Nel contesto politico, in particolare, i giornalisti italiani godono per la maggior parte di un clima di libertà. “A volte, però, – si legge nel report – cedono alla tentazione di autocensurarsi, sia per conformarsi alla linea editoriale della propria testata giornalistica, sia per evitare una causa per diffamazione o altra forma di azione legale, sia per paura di rappresaglie da parte di gruppi estremisti o della criminalità organizzata”.

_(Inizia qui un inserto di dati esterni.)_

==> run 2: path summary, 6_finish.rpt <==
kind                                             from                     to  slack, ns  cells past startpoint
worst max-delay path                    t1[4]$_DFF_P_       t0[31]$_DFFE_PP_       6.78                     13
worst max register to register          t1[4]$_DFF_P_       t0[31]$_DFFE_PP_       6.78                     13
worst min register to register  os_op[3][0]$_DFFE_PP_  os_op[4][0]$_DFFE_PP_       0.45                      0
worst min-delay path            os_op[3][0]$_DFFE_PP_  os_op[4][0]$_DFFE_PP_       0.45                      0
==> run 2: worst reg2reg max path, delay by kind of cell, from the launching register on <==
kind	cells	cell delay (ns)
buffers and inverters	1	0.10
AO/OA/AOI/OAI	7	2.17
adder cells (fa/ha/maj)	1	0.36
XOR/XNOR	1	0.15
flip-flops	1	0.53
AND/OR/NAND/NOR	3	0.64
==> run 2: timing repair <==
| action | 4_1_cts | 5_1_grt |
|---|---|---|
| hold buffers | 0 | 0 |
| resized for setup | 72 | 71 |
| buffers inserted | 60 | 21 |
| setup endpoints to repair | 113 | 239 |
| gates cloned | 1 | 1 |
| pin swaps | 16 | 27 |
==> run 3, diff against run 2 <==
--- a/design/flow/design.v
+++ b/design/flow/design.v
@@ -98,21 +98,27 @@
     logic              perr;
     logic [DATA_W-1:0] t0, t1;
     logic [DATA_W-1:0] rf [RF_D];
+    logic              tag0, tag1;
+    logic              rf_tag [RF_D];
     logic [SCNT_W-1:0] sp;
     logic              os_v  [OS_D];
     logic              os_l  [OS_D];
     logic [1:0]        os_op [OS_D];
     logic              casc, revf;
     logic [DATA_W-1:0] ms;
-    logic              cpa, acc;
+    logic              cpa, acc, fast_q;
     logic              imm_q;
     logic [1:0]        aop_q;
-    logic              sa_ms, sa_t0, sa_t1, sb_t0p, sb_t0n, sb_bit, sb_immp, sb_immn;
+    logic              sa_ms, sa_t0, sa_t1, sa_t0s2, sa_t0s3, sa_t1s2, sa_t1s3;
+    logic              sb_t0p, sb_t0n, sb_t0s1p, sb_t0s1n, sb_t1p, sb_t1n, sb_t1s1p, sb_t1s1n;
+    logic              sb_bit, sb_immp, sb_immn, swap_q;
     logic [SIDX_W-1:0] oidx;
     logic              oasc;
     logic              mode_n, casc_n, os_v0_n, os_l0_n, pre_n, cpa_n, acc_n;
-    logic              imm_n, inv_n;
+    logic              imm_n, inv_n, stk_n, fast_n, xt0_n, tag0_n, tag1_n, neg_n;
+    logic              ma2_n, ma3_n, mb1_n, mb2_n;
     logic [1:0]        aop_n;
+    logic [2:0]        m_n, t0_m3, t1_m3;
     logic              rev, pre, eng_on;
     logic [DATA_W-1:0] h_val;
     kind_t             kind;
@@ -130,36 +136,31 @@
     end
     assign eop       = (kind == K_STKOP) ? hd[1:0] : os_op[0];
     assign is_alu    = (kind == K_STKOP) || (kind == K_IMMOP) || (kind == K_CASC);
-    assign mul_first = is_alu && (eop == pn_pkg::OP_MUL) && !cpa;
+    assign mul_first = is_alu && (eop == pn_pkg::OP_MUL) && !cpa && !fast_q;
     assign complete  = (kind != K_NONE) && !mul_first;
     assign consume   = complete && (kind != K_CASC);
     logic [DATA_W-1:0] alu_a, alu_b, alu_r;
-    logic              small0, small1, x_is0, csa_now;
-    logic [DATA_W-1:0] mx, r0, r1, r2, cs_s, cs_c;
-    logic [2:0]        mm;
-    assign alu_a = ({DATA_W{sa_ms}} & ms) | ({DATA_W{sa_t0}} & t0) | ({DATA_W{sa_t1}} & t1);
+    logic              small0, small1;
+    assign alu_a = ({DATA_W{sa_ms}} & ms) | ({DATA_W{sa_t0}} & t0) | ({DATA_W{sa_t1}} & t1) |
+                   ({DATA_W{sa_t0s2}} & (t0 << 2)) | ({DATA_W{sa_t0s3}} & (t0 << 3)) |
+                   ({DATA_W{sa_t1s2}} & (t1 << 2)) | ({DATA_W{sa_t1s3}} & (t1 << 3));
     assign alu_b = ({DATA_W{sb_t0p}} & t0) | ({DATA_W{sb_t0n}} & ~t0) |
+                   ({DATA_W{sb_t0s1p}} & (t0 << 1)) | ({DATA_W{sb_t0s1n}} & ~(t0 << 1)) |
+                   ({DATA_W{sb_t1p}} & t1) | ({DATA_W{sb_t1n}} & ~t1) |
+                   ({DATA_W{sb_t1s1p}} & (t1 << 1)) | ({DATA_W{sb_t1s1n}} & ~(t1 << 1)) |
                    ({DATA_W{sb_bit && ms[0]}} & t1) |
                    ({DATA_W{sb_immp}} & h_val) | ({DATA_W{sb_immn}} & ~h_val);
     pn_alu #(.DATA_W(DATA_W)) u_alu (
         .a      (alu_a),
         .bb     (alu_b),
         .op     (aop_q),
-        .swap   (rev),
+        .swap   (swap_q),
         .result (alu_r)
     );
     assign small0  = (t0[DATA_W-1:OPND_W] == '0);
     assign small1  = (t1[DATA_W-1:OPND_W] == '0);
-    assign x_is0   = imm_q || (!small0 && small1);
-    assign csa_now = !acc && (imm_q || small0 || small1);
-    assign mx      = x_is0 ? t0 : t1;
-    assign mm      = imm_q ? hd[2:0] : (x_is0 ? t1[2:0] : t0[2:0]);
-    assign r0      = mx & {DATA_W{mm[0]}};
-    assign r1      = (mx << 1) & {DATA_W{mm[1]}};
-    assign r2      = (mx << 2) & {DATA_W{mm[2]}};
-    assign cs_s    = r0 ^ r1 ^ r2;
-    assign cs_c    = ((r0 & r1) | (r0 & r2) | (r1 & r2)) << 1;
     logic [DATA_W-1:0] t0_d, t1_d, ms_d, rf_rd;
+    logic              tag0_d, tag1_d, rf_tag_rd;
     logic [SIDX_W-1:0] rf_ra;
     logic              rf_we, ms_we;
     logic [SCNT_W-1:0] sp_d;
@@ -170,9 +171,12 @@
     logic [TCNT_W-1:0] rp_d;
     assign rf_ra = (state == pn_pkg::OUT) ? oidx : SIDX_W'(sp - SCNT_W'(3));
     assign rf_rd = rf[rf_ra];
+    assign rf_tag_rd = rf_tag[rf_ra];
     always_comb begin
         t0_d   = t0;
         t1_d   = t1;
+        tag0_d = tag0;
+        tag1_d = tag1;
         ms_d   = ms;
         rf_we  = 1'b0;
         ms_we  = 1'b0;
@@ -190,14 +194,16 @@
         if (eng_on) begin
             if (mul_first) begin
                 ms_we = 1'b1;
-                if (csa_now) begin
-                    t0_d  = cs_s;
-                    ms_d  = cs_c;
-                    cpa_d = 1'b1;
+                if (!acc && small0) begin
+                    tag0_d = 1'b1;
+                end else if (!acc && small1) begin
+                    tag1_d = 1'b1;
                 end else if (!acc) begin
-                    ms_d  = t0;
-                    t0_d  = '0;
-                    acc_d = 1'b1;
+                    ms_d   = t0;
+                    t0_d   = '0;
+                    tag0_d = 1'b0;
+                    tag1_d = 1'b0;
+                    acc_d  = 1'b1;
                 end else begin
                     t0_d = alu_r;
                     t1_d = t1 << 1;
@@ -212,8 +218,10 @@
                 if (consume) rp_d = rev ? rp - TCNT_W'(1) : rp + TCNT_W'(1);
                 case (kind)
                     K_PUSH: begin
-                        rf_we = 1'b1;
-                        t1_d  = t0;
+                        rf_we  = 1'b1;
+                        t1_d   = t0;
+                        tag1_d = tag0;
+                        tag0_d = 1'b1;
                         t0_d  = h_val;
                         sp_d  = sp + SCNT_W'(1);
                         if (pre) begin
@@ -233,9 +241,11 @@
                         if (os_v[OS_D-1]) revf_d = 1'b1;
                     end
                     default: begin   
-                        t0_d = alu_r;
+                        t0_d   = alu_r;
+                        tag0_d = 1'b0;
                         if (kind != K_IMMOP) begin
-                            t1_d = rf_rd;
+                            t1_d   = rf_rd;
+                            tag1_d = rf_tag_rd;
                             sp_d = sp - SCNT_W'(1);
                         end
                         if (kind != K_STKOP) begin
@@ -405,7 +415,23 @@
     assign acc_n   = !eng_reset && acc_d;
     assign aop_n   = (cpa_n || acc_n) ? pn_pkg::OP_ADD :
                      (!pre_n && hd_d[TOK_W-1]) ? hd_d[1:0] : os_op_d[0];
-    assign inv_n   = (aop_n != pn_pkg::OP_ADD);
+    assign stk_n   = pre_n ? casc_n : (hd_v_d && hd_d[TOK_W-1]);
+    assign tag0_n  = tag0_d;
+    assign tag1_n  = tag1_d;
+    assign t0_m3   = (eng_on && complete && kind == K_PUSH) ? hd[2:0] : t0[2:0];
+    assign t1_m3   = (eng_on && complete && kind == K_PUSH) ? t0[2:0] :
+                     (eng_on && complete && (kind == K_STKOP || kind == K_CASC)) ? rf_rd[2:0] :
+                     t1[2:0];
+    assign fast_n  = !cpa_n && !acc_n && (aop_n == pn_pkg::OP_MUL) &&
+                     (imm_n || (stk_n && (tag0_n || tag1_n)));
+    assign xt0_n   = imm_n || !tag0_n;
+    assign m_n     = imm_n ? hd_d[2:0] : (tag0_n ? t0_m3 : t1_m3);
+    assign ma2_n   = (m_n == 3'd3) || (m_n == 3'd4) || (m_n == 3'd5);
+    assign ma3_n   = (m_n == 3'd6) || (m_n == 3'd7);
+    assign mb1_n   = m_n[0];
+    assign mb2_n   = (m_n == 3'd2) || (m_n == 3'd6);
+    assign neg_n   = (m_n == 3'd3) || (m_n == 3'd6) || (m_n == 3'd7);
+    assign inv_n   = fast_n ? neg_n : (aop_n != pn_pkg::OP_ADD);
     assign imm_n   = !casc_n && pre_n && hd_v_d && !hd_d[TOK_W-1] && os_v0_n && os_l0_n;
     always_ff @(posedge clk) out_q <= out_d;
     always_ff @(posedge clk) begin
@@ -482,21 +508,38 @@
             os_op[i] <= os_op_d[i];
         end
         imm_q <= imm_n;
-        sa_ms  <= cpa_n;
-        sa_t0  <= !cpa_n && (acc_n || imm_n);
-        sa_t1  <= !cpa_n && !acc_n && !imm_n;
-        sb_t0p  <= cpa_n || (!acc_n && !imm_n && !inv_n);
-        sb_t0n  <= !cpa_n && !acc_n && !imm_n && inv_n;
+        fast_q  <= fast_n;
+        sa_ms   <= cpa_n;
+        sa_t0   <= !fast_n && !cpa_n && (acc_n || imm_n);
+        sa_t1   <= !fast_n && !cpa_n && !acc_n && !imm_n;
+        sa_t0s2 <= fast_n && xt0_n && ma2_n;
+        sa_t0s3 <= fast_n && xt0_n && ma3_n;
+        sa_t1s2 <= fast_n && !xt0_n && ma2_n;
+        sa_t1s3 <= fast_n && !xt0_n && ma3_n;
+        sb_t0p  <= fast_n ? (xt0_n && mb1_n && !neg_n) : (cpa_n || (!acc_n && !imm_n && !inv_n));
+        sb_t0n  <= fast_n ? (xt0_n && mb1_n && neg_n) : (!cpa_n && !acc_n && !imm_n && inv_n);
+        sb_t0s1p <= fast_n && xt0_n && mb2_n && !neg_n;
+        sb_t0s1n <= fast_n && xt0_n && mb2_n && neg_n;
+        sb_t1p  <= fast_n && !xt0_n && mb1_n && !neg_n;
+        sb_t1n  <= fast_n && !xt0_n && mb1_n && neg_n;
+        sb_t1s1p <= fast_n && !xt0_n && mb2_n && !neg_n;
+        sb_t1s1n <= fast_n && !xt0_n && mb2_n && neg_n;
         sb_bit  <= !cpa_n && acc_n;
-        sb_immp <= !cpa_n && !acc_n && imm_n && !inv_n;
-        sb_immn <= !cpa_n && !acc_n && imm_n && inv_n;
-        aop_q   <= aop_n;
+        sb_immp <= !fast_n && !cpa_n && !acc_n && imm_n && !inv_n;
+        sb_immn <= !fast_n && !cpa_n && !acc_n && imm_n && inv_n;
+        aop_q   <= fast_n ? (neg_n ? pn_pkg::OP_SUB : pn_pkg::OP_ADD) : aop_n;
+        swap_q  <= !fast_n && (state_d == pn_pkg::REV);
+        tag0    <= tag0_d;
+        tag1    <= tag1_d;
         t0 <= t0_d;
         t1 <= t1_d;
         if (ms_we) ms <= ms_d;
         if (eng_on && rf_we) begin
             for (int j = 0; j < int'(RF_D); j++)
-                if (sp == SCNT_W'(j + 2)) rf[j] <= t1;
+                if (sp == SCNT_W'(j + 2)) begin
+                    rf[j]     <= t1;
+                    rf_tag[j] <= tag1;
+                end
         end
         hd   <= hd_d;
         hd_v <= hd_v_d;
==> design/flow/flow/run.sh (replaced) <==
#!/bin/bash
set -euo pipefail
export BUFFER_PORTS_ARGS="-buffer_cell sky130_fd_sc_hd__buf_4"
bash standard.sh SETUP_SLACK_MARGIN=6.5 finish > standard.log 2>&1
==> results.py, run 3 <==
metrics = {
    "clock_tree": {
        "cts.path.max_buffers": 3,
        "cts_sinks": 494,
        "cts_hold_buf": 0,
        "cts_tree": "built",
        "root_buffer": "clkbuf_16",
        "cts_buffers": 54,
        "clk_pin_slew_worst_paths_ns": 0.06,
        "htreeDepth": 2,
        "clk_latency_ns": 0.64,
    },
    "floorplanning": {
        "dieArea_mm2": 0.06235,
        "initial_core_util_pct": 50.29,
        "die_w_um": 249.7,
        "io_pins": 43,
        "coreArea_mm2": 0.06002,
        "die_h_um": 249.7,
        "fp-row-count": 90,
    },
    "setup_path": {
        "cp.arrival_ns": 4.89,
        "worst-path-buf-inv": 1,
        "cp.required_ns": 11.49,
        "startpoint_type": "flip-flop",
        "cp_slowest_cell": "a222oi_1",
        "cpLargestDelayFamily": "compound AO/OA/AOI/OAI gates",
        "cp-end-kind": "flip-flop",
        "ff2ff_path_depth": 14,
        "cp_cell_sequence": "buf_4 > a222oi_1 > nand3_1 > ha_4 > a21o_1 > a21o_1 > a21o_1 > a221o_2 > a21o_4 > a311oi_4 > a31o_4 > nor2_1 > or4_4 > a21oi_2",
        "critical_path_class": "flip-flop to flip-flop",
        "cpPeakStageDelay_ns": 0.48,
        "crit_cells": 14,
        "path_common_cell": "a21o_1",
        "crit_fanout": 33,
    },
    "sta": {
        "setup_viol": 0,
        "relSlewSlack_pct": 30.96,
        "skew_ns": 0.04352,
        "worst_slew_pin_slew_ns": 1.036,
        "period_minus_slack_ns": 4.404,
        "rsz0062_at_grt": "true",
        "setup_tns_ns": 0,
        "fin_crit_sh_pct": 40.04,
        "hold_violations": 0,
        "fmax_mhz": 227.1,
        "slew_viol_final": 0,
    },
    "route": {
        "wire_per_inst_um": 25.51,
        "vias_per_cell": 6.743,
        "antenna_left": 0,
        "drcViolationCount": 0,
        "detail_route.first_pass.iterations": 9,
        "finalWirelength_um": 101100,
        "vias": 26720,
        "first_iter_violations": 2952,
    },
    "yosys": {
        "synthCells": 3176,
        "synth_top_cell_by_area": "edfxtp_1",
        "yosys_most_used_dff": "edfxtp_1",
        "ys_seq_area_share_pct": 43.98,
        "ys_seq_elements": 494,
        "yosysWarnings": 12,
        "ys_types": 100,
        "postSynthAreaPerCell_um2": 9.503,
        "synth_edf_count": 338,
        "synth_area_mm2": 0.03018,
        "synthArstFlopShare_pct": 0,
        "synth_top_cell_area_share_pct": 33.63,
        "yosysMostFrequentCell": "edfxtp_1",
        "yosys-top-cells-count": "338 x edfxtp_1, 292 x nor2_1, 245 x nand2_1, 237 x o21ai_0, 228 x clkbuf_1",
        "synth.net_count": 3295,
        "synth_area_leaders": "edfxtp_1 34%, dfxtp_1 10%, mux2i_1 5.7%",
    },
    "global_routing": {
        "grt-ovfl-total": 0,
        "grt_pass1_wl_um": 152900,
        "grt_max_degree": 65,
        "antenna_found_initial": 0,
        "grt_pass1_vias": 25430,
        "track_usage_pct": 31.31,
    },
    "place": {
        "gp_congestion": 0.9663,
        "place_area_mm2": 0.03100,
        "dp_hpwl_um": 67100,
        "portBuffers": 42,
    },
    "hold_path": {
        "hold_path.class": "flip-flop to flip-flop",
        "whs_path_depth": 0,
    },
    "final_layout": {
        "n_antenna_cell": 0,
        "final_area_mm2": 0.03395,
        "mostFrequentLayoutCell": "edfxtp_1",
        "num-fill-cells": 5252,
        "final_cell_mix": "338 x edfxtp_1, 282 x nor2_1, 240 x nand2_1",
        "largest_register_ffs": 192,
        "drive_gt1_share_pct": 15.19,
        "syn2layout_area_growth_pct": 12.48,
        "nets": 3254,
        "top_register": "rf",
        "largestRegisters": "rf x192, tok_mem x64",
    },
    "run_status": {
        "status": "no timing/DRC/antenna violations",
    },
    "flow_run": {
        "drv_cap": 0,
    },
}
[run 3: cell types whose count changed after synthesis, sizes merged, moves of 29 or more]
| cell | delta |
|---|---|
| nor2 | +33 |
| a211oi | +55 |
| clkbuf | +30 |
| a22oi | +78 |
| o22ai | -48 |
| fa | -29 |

Dal punto di vista del contesto economico, invece, permane rispetto all’anno precedente una precarietà crescente, aggravata dalla crisi, che mina pericolosamente il giornalismo e, quindi, il suo dinamismo e la sua autonomia. Oltre a una generale condizione lavorativa di incertezza, nel contesto italiano persiste una polarizzazione della società che ha colpito i giornalisti durante la pandemia e che, inoltre, si è cristallizzata attorno a questioni politiche o ideologiche legate all’attualità. Dati che fanno riflettere e che restituiscono la fotografia di un’Italia ancora lontana dalla totale libertà di espressione. Un’Italia che non riesce a liberarsi dal meccanismo dell’autocensura. Un’Italia incatenata ancora dalla criminalità organizzata. Un’Italia libera di parlare “a metà”. Ed allora bisogna interrogarsi su cosa significhi “libertà di stampa”. Un interrogativo ancora più attuale se si pensa a quanto nel nostro Paese la gestione dei media sia strettamente connessa al potere politico.

Di pochi giorni fa la notizia della scomparsa di uno dei più grandi e discussi protagonisti dei nostri tempi, Silvio Berlusconi.

È stato, infatti, un grande comunicatore e ha (stra)utilizzato i media, nel bene e nel male, per diffondere il suo ego politico, imprenditoriale e personale. Ed allora bisogna chiedersi come li ha utilizzati? E come i (suoi) giornalisti abbiano veicolato le informazioni nei (suoi) giornali e nelle (sue) reti televisive? Quanto realmente libera è stata ed è l’informazione dell’impero editoriale di sua proprietà? E, più in generale, quanto le ideologie delle “proprietà” influenzano o devono influenzare l’informazione? La possibile manipolazione si può basare sulla scelta dei contenuti, sul linguaggio con cui quei contenuti vengono presentati, sulle omissioni, sul taglio e sul colore che si decide di dare quando si racconta un fatto.

È quello che accade anche quando si parla di Sicurezza sul lavoro.

Spesso non si scrivono tutte le cause; spesso diventa un momento di cronaca per annunciare che è successo un infortunio, grave o meno, mortale o meno, senza entrare nello specifico. Da un lato perché parte l’indagine investigativa e dall’altro essendo una materia molto tecnica non si hanno gli elementi per poter dare le informazioni in modo esatto.  Parlare di sicurezza sul lavoro non è solo raccontare l’infortunio e chi è del settore lo sa benissimo.

Ed allora ci si rende conto come la libertà di stampa abbia ancora delle catene invisibili, sottili, ma resistenti.  Garantire un’informazione libera e plurale è una sfida di non semplice risoluzione, soprattutto nell’era del digitale.

Con un click è possibile accedere ad un mare di informazioni. Ma non sempre è semplice navigare in questo mare.

Cosa significa allora essere liberi di esprimersi?

Quale interpretazione si può dare?

Anche dove la libertà di stampa sembra acquisita è importante capire che questo principio va interpretato ogni giorno in rapporto alle reali possibilità e alle reali volontà di garantire un’informazione approfondita e pluralista.

Ed allora la Giornata della libertà di stampa deve essere un’occasione di riflessione ed ha un senso se diventa il baluardo di una sfida per la conquista o il mantenimento della democrazia.